Australia is making a serious investment in lifting the quality of its governance culture and will enjoy a competitive advantage against New Zealand unless we smarten up our act – and soon.
The turning point came with the formation of the ASX Corporate Governance Council in August 2002, comprising all of the relevant industry and sector organisations. The Council put out its first Corporate Governance Principles and Recommendations booklet in 2003, updated it in 2007 and has just released its latest update after an extensive public consultation that began in August last year and attracted 69 submissions.
The new guidance, consisting of eight principles with 29 supporting recommendations, will take effect for listed companies next month, with application in their first full financial year after 1 July 2014.
It is not prescriptive but any failure to follow a recommendation must be identified and explained on an “if not, why not” basis. Our nearest equivalent to the ASX publication is the handbook put out by the (now defunct) Securities Commission in 2004 with its nine principles and 48 guidelines.
Despite the ten year age difference between the two publications, there is a very large measure of agreement in the advice they offer. That is to be expected given that the basic constituents of good governance are essentially timeless and also given the strong cultural resonances between Australia and New Zealand. But, where there are differences, the more contemporary Australian product is superior - more forward-looking, more reflective of the lessons of the Global Financial Crisis, more relevant.
To use a motor analogy, they’re driving a fuel-economic new model Volvo XC90 with all the latest gadgetry – Blind Spot Information and Intelligent Driver Information systems, crumple zones at front and rear, a safety cage etc. And we’re in a 2004 Toyota Hilux – solid and reliable but a bit tatty and with a few kilometres on the clock. They’ve got GPS. We’ve got a map in the glove box.
The regular updating provides a natural opportunity to refresh the ASX Listing Rules. So, for example, the Council was able to assume “supporting changes” to the Listing Rules in recommending that listed issuers make their governance disclosure on their website rather than in their annual reports (as a means of streamlining the annual report).
Equally, the Council has strengthened its gender diversity guidance by stating that, where organisations choose to report progress in terms of the respective proportions of men and women on the board and in senior executive positions, they should disclose how they have defined “senior executive” for this purpose.
The Securities Commission handbook is silent on the issue of diversity and the NZX diversity rule, which was introduced on July 2012, has not been changed since and is weaker than the Australian version.
The Australians are also beginning to contemplate a wider approach to diversity encompassing matters of age, disability, ethnicity, marital or family status, religious or cultural background, sexual orientation and gender identity - although the Council is at this stage presenting these as “suggestions” rather than “recommendations”.

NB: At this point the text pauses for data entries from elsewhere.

**src/rtl/snes_pad_if.sv**
```systemverilog
// -----------------------------------------------------------------------------
// snes_pad_if
// Pad-side pin bundle of the SNES/NES serial controller protocol.
//   latch_in : host latch pin (asynchronous, active-high)
//   pclk_in  : host pad clock pin (asynchronous, idles high)
//   data_out : serial data pin driven by the pad (active-low, 0 = pressed)
// Modports:
//   master : the host/console side (drives latch and clock, reads data)
//   slave  : the pad side (reads latch and clock, drives data)
// -----------------------------------------------------------------------------
interface snes_pad_if;
    logic latch_in;
    logic pclk_in;
    logic data_out;

    modport master (
        output latch_in,
        output pclk_in,
        input  data_out
    );

    modport slave (
        input  latch_in,
        input  pclk_in,
        output data_out
    );
endinterface

```
**src/rtl/snes_pad_emulator.sv**
```systemverilog
// -----------------------------------------------------------------------------
// snes_pad_emulator
// Controller-side responder for the SNES/NES serial pad protocol. The host
// drives latch and pad clock; this block presents a NUM_BITS-wide button word
// MSB first on the active-low data pin.
//
// Ports:
//   clk        : system clock
//   reset      : synchronous, active-high
//   pad        : snes_pad_if.slave (latch_in, pclk_in in; data_out out)
//   buttons    : button state, 1 = pressed, bit NUM_BITS-1 sent first
//   busy       : high while in LATCH or SHIFT
//   frame_done : one-cycle pulse when the last bit has been consumed
//
// Parameters:
//   SYNC_STAGES    : synchronizer depth on latch/pclk (values below 2 use 2)
//   NUM_BITS       : bits per frame
//   TIMEOUT_CYCLES : watchdog limit in clk cycles
//
// Optional feature: define SNES_PAD_WATCHDOG_EN to build a stall watchdog
// that returns the FSM to IDLE after TIMEOUT_CYCLES cycles without any
// latch or pad clock edge while in LATCH or SHIFT.
// -----------------------------------------------------------------------------
module snes_pad_emulator #(
    parameter int SYNC_STAGES    = 2,
    parameter int NUM_BITS       = 16,
    parameter int TIMEOUT_CYCLES = 4096
) (
    input  logic                clk,
    input  logic                reset,
    snes_pad_if.slave           pad,
    input  logic [NUM_BITS-1:0] buttons,
    output logic                busy,
    output logic                frame_done
);

    localparam int SYNC_N = (SYNC_STAGES < 2) ? 2 : SYNC_STAGES;
    localparam int CW     = $clog2(NUM_BITS + 1);

    localparam logic [1:0] ST_IDLE  = 2'd0;
    localparam logic [1:0] ST_LATCH = 2'd1;
    localparam logic [1:0] ST_SHIFT = 2'd2;
    localparam logic [1:0] ST_DONE  = 2'd3;

    logic [SYNC_N-1:0]   latch_sync_r;
    logic [SYNC_N-1:0]   pclk_sync_r;
    logic                latch_prev_r;
    logic                pclk_prev_r;
    logic                latch_rise_s;
    logic                latch_fall_s;
    logic                pclk_rise_s;

    logic [1:0]          state_r;
    logic [CW-1:0]       count_r;
    logic [NUM_BITS-1:0] shift_r;
    logic                data_out_r;
    logic                busy_r;
    logic                frame_done_r;

    logic [1:0]          state_nxt_s;
    logic [CW-1:0]       count_nxt_s;
    logic [NUM_BITS-1:0] shift_nxt_s;
    logic [NUM_BITS-1:0] shift_dn_s;
    logic                data_nxt_s;
    logic                done_nxt_s;
    logic                timeout_s;

    // Synchronizers and edge-detect flops; pclk idles high so reset values
    // match the idle pins and no edge appears when reset releases.
    always_ff @(posedge clk) begin
        if (reset) begin
            latch_sync_r <= {SYNC_N{1'b0}};
            pclk_sync_r  <= {SYNC_N{1'b1}};
            latch_prev_r <= 1'b0;
            pclk_prev_r  <= 1'b1;
        end else begin
            latch_sync_r <= {latch_sync_r[SYNC_N-2:0], pad.latch_in};
            pclk_sync_r  <= {pclk_sync_r[SYNC_N-2:0], pad.pclk_in};
            latch_prev_r <= latch_sync_r[SYNC_N-1];
            pclk_prev_r  <= pclk_sync_r[SYNC_N-1];
        end
    end

    assign latch_rise_s = latch_sync_r[SYNC_N-1] & ~latch_prev_r;
    assign latch_fall_s = ~latch_sync_r[SYNC_N-1] & latch_prev_r;
    assign pclk_rise_s  = pclk_sync_r[SYNC_N-1] & ~pclk_prev_r;

    // Shifted-out view of the frame; the old MSB has just been consumed.
    assign shift_dn_s = shift_r << 1'b1;

`ifdef SNES_PAD_WATCHDOG_EN
    localparam int WD_W = $clog2(TIMEOUT_CYCLES + 1);

    logic [WD_W-1:0] wd_cnt_r;
    logic            pclk_fall_s;
    logic            any_edge_s;
    logic            wd_active_s;

    assign pclk_fall_s = ~pclk_sync_r[SYNC_N-1] & pclk_prev_r;
    assign any_edge_s  = latch_rise_s | latch_fall_s | pclk_rise_s | pclk_fall_s;
    assign wd_active_s = (state_r == ST_LATCH) || (state_r == ST_SHIFT);
    assign timeout_s   = wd_active_s && !any_edge_s &&
                         (wd_cnt_r == WD_W'(TIMEOUT_CYCLES - 1));

    // Stall watchdog: counts idle cycles of the host while a frame is open.
    always_ff @(posedge clk) begin
        if (reset) begin
            wd_cnt_r <= {WD_W{1'b0}};
        end else if (any_edge_s || !wd_active_s || timeout_s) begin
            wd_cnt_r <= {WD_W{1'b0}};
        end else begin
            wd_cnt_r <= wd_cnt_r + WD_W'(1);
        end
    end
`else
    // Without the watchdog the FSM waits indefinitely; the timeout parameter
    // stays on the interface so both builds share one parameter list.
    logic unused_timeout_s;
    assign unused_timeout_s = (TIMEOUT_CYCLES == 0);
    assign timeout_s        = 1'b0;
`endif

    // Frame FSM next-state and datapath.
    always_comb begin
        state_nxt_s = state_r;
        count_nxt_s = count_r;
        shift_nxt_s = shift_r;
        data_nxt_s  = data_out_r;
        done_nxt_s  = 1'b0;
        if (timeout_s) begin
            state_nxt_s = ST_IDLE;
            count_nxt_s = {CW{1'b0}};
            data_nxt_s  = 1'b1;
        end else begin
            case (state_r)
                ST_IDLE: begin
                    data_nxt_s = 1'b1;
                    if (latch_rise_s) begin
                        state_nxt_s = ST_LATCH;
                        count_nxt_s = {CW{1'b0}};
                        shift_nxt_s = buttons;
                        data_nxt_s  = ~buttons[NUM_BITS-1];
                    end else begin
                        state_nxt_s = ST_IDLE;
                    end
                end
                ST_LATCH: begin
                    // On the fall cycle the synced latch is already low, so
                    // the value captured on the last high cycle is kept.
                    if (latch_fall_s) begin
                        state_nxt_s = ST_SHIFT;
                        count_nxt_s = {CW{1'b0}};
                    end else begin
                        shift_nxt_s = buttons;
                        data_nxt_s  = ~buttons[NUM_BITS-1];
                    end
                end
                ST_SHIFT: begin
                    // A latch rise takes priority over a coincident pclk rise.
                    if (latch_rise_s) begin
                        state_nxt_s = ST_LATCH;
                        count_nxt_s = {CW{1'b0}};
                        shift_nxt_s = buttons;
                        data_nxt_s  = ~buttons[NUM_BITS-1];
                    end else if (pclk_rise_s) begin
                        shift_nxt_s = shift_dn_s;
                        count_nxt_s = count_r + CW'(1);
                        if (count_r == CW'(NUM_BITS - 1)) begin
                            state_nxt_s = ST_DONE;
                            data_nxt_s  = 1'b1;
                            done_nxt_s  = 1'b1;
                        end else begin
                            data_nxt_s  = ~shift_dn_s[NUM_BITS-1];
                        end
                    end else begin
                        state_nxt_s = ST_SHIFT;
                    end
                end
                ST_DONE: begin
                    data_nxt_s = 1'b1;
                    if (latch_rise_s) begin
                        state_nxt_s = ST_LATCH;
                        count_nxt_s = {CW{1'b0}};
                        shift_nxt_s = buttons;
                        data_nxt_s  = ~buttons[NUM_BITS-1];
                    end else begin
                        state_nxt_s = ST_DONE;
                    end
                end
                default: begin
                    state_nxt_s = ST_IDLE;
                    count_nxt_s = {CW{1'b0}};
                    data_nxt_s  = 1'b1;
                end
            endcase
        end
    end

    // State and registered outputs.
    always_ff @(posedge clk) begin
        if (reset) begin
            state_r      <= ST_IDLE;
            count_r      <= {CW{1'b0}};
            shift_r      <= {NUM_BITS{1'b0}};
            data_out_r   <= 1'b1;
            busy_r       <= 1'b0;
            frame_done_r <= 1'b0;
        end else begin
            state_r      <= state_nxt_s;
            count_r      <= count_nxt_s;
            shift_r      <= shift_nxt_s;
            data_out_r   <= data_nxt_s;
            busy_r       <= (state_nxt_s == ST_LATCH) || (state_nxt_s == ST_SHIFT);
            frame_done_r <= done_nxt_s;
        end
    end

    assign pad.data_out = data_out_r;
    assign busy         = busy_r;
    assign frame_done   = frame_done_r;

endmodule

```
**src/flat_wrapper.sv**
```systemverilog
// flat-port wrapper written by rule: the top's interface ports become plain ports
module snes_pad_emulator_flat 
#(
    parameter int SYNC_STAGES    = 2,
    parameter int NUM_BITS       = 16,
    parameter int TIMEOUT_CYCLES = 4096
)
  (clk, reset, buttons, busy, frame_done, pad_latch_in, pad_pclk_in, pad_data_out);
  snes_pad_if pad_i ();
  input  logic clk;
  input  logic reset;
  input  logic [NUM_BITS-1:0] buttons;
  output logic busy;
  output logic frame_done;
  input wire logic [$bits(pad_i.latch_in)-1:0] pad_latch_in;
  input wire logic [$bits(pad_i.pclk_in)-1:0] pad_pclk_in;
  output wire logic [$bits(pad_i.data_out)-1:0] pad_data_out;
  assign pad_i.latch_in = pad_latch_in;
  assign pad_i.pclk_in = pad_pclk_in;
  assign pad_data_out = pad_i.data_out;
  snes_pad_emulator #(.SYNC_STAGES(SYNC_STAGES), .NUM_BITS(NUM_BITS), .TIMEOUT_CYCLES(TIMEOUT_CYCLES)) u_core (.clk(clk), .reset(reset), .pad(pad_i), .buttons(buttons), .busy(busy), .frame_done(frame_done));
endmodule
```
**config.mk**
```make
export PLATFORM = sky130hd
export DESIGN_NAME = snes_pad_emulator_flat
export DESIGN_NICKNAME = d
export VERILOG_FILES = /design/src/rtl/snes_pad_if.sv /design/src/rtl/snes_pad_emulator.sv /design/src/flat_wrapper.sv
export SDC_FILE = /design/constraint.sdc
export NUM_CORES = 1
export LEC_CHECK = 0
export ABC_AREA = 0
export ABC_CLOCK_PERIOD_IN_PS = 3600
export CAP_MARGIN = 20
export CELL_PAD_IN_SITES_DETAIL_PLACEMENT = 0
export CELL_PAD_IN_SITES_GLOBAL_PLACEMENT = 1
export CORE_MARGIN = 8
export CORE_UTILIZATION = 35
export CTS_CLUSTER_DIAMETER = 100
export DETAILED_ROUTE_END_ITERATION = 12
export DONT_BUFFER_PORTS = 1
export PLACE_DENSITY = 0.66
export SYNTH_ARGS = -nofsm -noshare
export SYNTH_HDL_FRONTEND = slang
export SYNTH_SLANG_ARGS = --single-unit
```
**constraint.sdc**
```tcl
create_clock -name clk -period 3.6 [get_ports clk]
set_input_delay 0.72 -clock clk [delete_from_list [all_inputs] [get_ports clk]]
set_output_delay 0.72 -clock clk [all_outputs]
set_load 0.01 [all_outputs]
```
==> flow_metrics.env, run 1 <==
export IMPL_drc=0
export IMPL_synth_top_family_by_area="simple AND/OR/NAND/NOR gates"
export IMPL_fin_total_pwr_uw=670
export IMPL_placedCellCount=224
export IMPL_antenna_found_initial=0
export IMPL_synth_ff_type="dfxtp_1"
export IMPL_rows=24
export IMPL_async_flop_share_pct=0
export IMPL_grt_start_max_net_pins=33
export IMPL_die_h_um=81.4
export IMPL_cts_tree="built"
export IMPL_maxSlewHeadroom_pct=41.9
export IMPL_final_setup_viol_count=0
export IMPL_hold_path_class="reg -> reg"
export IMPL_synth_distinct_cells=31
export IMPL_die_area_um2=6630
export IMPL_wl_per_cell_um=14.8
export IMPL_ys_warn_count=0
export IMPL_n_antenna_cell=0
export IMPL_synth_compound_area_share_pct=22.4
export IMPL_htree_num_levels=2
export IMPL_path_max_fanout=29
export IMPL_first_pass_iters=4
export IMPL_cts_clk_slew_worst_paths_ps=60
export IMPL_synth_edff_count=0
export IMPL_clock_skew_ps=4.63
export IMPL_synth_top_area_share_pct=41.4
export IMPL_vias_per_cell=5.64
export IMPL_cts_root_buf="clkbuf_8"
export IMPL_synth_area_um2=1500
export IMPL_cp_slowest_cell="nand2_1"
export IMPL_synth_cells=182
export IMPL_grt_pass1_wl_mm=5.64
export IMPL_synth_xor_area_share_pct=0
export IMPL_cp_top_family="compound AO/OA/AOI/OAI gates"
export IMPL_avgSynthCellArea_um2=8.24
export IMPL_yosys_top_cells_area="dfxtp_1 (41%), a311oi_1 (9.3%), nand3_1 (6.0%)"
export IMPL_initialDrtViolationCount=60
export IMPL_area_delta_synth_final_pct=7.26
export IMPL_path_cells="inv_1 -> ha_1 -> a221o_1 -> nand2_1 -> nor2_1 -> a311oi_1"
export IMPL_numCtsBuffers=5
export IMPL_place_gp_congestion=0.754
export IMPL_max_freq_ghz=0.400
export IMPL_port_buffers=0
export IMPL_grt_usage_pct=10.8
export IMPL_postRouteAntennaNets=0
export IMPL_r2r_slack_ps=1100
export IMPL_end_kind="flop"
export IMPL_synth_top_area_cell="dfxtp_1"
export IMPL_yosys_top_cells_count="dfxtp_1 (31), nor2_1 (20), nand2_1 (19)"
export IMPL_routed_wl_mm=3.42
export IMPL_finalCriticalPeriod_ps=2500
export IMPL_muxShareOfSynthArea_pct=0.751
export IMPL_ys_seq_area_share_pct=41.4
export IMPL_first_global_vias=1236
export IMPL_hold_buffers=0
export IMPL_post_cts_buffers=0
export IMPL_synth_fp_nets=208
export IMPL_core_area_um2=4230
export IMPL_slew_viol_final=0
export IMPL_cts_sinks=31
export IMPL_maxCapViolations=0
export IMPL_max_vdd_ir_drop_uv=218
export IMPL_post_cts_resized=0
export IMPL_cellPowerDensity_nw_per_um2=417
export IMPL_start_util_pct=35.4
export IMPL_clockBufferDepth=2
export IMPL_grt_ovfl_total=0
export IMPL_critical_path_max_stage_delay_ps=650
export IMPL_dp_hpwl_mm=2.32
export IMPL_critPathRequiredTime_ps=3790
export IMPL_vias=1303
export IMPL_synth_fa_ha_area_share_pct=5.01
export IMPL_ys_ff_latch=31
export IMPL_worstSetupPathType="reg -> reg"
export IMPL_leakagePower_nw=0.572
export IMPL_io_pins=23
export IMPL_finalSetupTns_ps=0
export IMPL_status="finished, final reports clean"
export IMPL_rsz0062_at_grt="no"
export IMPL_insertion_delay_ps=280
export IMPL_hold_viol_final=0
export IMPL_drive_gt1_share_pct=8.38
export IMPL_synth_most_common_cell="dfxtp_1"
export IMPL_cp_arrival_ps=2690
export IMPL_die_w_um=81.4
export IMPL_crit_buf_inv=1
export IMPL_instances_no_fill=231
export IMPL_final_net_count=205
export IMPL_synthSimpleGateAreaFrac_pct=25.0
export IMPL_worstSetupStartpointType="flop"
export IMPL_fin_crit_sh_pct=69.4
export IMPL_tightest_slew_ps=869
==> placed cells by master, fill, tap and decap left out, types with 2 or more instances in the layout <==
cell type  count
nand2_1       19
buf_4          2
inv_1          6
nand3_1       18
nor2_1        20
nand2b_1       6
or2_2          3
a221o_1        2
dfxtp_1       31
a311oi_1      16
a31oi_1        2
ha_1           6
o21ai_0        8
a21oi_1       11
clkbuf_8       6
nor2b_1        8
==> kinds of logic (layout without fill, tap and decap cells) <==
family          Yosys count  after routing
compound gates           47             47
fa+ha+maj                 6              6
buf+inv                  18             15
flops                    31             31
mux                       1              1
simple gates             79             79
==> registers in the layout, indices dropped and copies added (netlist names) <==
name                 flops
u_core.busy              1
u_core.count_r           5
u_core.frame_done        1
u_core.latch_prev_r      1
u_core.latch_sync_r      2
u_core.pad.data_out      1
u_core.pclk_prev_r       1
u_core.pclk_sync_r       2
u_core.shift_r          15
u_core.state_r           2
==> cell type report <==
| class | instances | area (um2) |
|---|---|---|
| tap | 52 | 65.1 |
| fill | 449 | 2630 |
| clock inverter | 1 | 5.00 |
| inverter | 6 | 22.5 |
| timing repair buffer | 2 | 15.0 |
| clock buffer | 6 | 82.6 |
| multi-input combinational | 133 | 797 |
| sequential | 31 | 621 |
==> routing by layer <==
metal | up-vias | routed length (um) | global-route usage (%)
met5 | - | 0 | 0
met4 | 0 | 52 | 4.82
met3 | 6 | 200 | 4.27
met2 | 30 | 1630 | 17.8
met1 | 616 | 1540 | 12.1
li1 | 651 | - | -
==> through the flow <==
step	worst slack [ps]	hold slack, ps	instance area (um2)	utilization [%]
floorplan	1860	389	1500	-
global placement	1220	395	1520	35.9
detailed placement	1100	396	1520	35.9
CTS	1090	411	1610	38.0
global route	812	421	1610	38.0
finish	1100	408	1610	38.0
==> where the power goes <==
part / switching (mW) / internal, mW
clock: 0.124 / 0.150
sequential: 0.00690 / 0.356
combinational: 0.0192 / 0.0153
total: 0.150 / 0.521
==> final timing paths <==
check | start | end | cells after the start
worst max-delay path | u_core.state_r[0]$_SDFF_PP0_ | u_core.shift_r[11]$_SDFFE_PP0P_ | 6
worst min register to register | u_core.pclk_sync_r[0]$_SDFF_PP1_ | u_core.pclk_sync_r[1]$_SDFF_PP1_ | 1
worst min-delay path | u_core.pclk_sync_r[0]$_SDFF_PP1_ | u_core.pclk_sync_r[1]$_SDFF_PP1_ | 1
worst max register to register | u_core.state_r[0]$_SDFF_PP0_ | u_core.shift_r[11]$_SDFFE_PP0P_ | 6
Power figures use the tool's default switching activity.
==> inputs of run 2 (changes only) <==
Settings changed: ABC_AREA 0 to 1, ABC_CLOCK_PERIOD_IN_PS 3600 to 2500, PLACE_DENSITY 0.66 to 0.67.
Clock period 3.6 ns to 2.5 ns, I/O delays scaled along.
==> run 2 against run 1 <==
Effect of this change: routed wire length decreased by 7.2%; clock skew increased by 0.84 ps; first-iteration DRC count increased by 17%; worst hold slack got worse by 130 ps; clock power increased by 39%.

Another major point of difference is that the Australian advice is much more preoccupied with the need proactively to manage risk. Boards are urged to establish a dedicated risk committee, charged with developing a comprehensive risk management strategy which is to be reviewed at least annually.
This framework should identify any material exposure to economic, environmental and social sustainability risks and how these will be managed.
The other innovations in the 2014 document reflect the “great comfort” that security holders derive from the appellation “independent director” and the importance that this not be “applied lightly”.
Length of service has been added to the factors for determining independence and it is recommended that boards regularly assess whether a director who has served for more than 10 years may have become too close to management to be still considered independent.
Both the ASX and the NZ Listing Rules, and both the Securities Commission and the Council’s governance guidelines, state that the roles of chairperson and chief executive should not be held simultaneously by the same person in a listed company.
The Securities Commission, however, is much more nuanced over whether the CEO should go on to chair the board, saying that - with New Zealand’s relatively small pool of qualified and experienced directors - there is a risk that seeking independence at the cost of all else will lead to missed opportunities to appoint the best talent.
But surely the relevant measure is not size but proportionality and one wonders if the mood among shareholders is still so tolerant after the finance company collapses and the excesses of the GFC.
Obviously, given the large measure of commonality between the two jurisdictions, we can borrow from the Australians when the Financial Markets Authority updates the Securities Commission publication. But the better solution, surely, is to replicate the Australian model.
We need to set up a New Zealand version of the ASX Corporate Governance Council – a broad-based organisation capable of providing a comprehensive guide to boards which captures best international practice adapted to the New Zealand context.
Member organisations of the Council are: Actuaries Institute, Association of Superannuation Funds of Australia, ASX, Australian Investor Relations Association, Australian Council of Superannuation Investors, Australian Institute of Company Directors, Australian Institute of Superannuation Trustees, Australian Shareholders Association, Business Council of Australia, CPA Australia, Financial Services Council, Financial Services Institute of Australasia, Governance Institute of Australia, Group of 100, Institute of Chartered Accountants Australia, Institute of Internal Auditors Australia, Institute of Public Accountants, Law Council of Australia, Property Council of Australia and the Stockbrokers Association of Australia.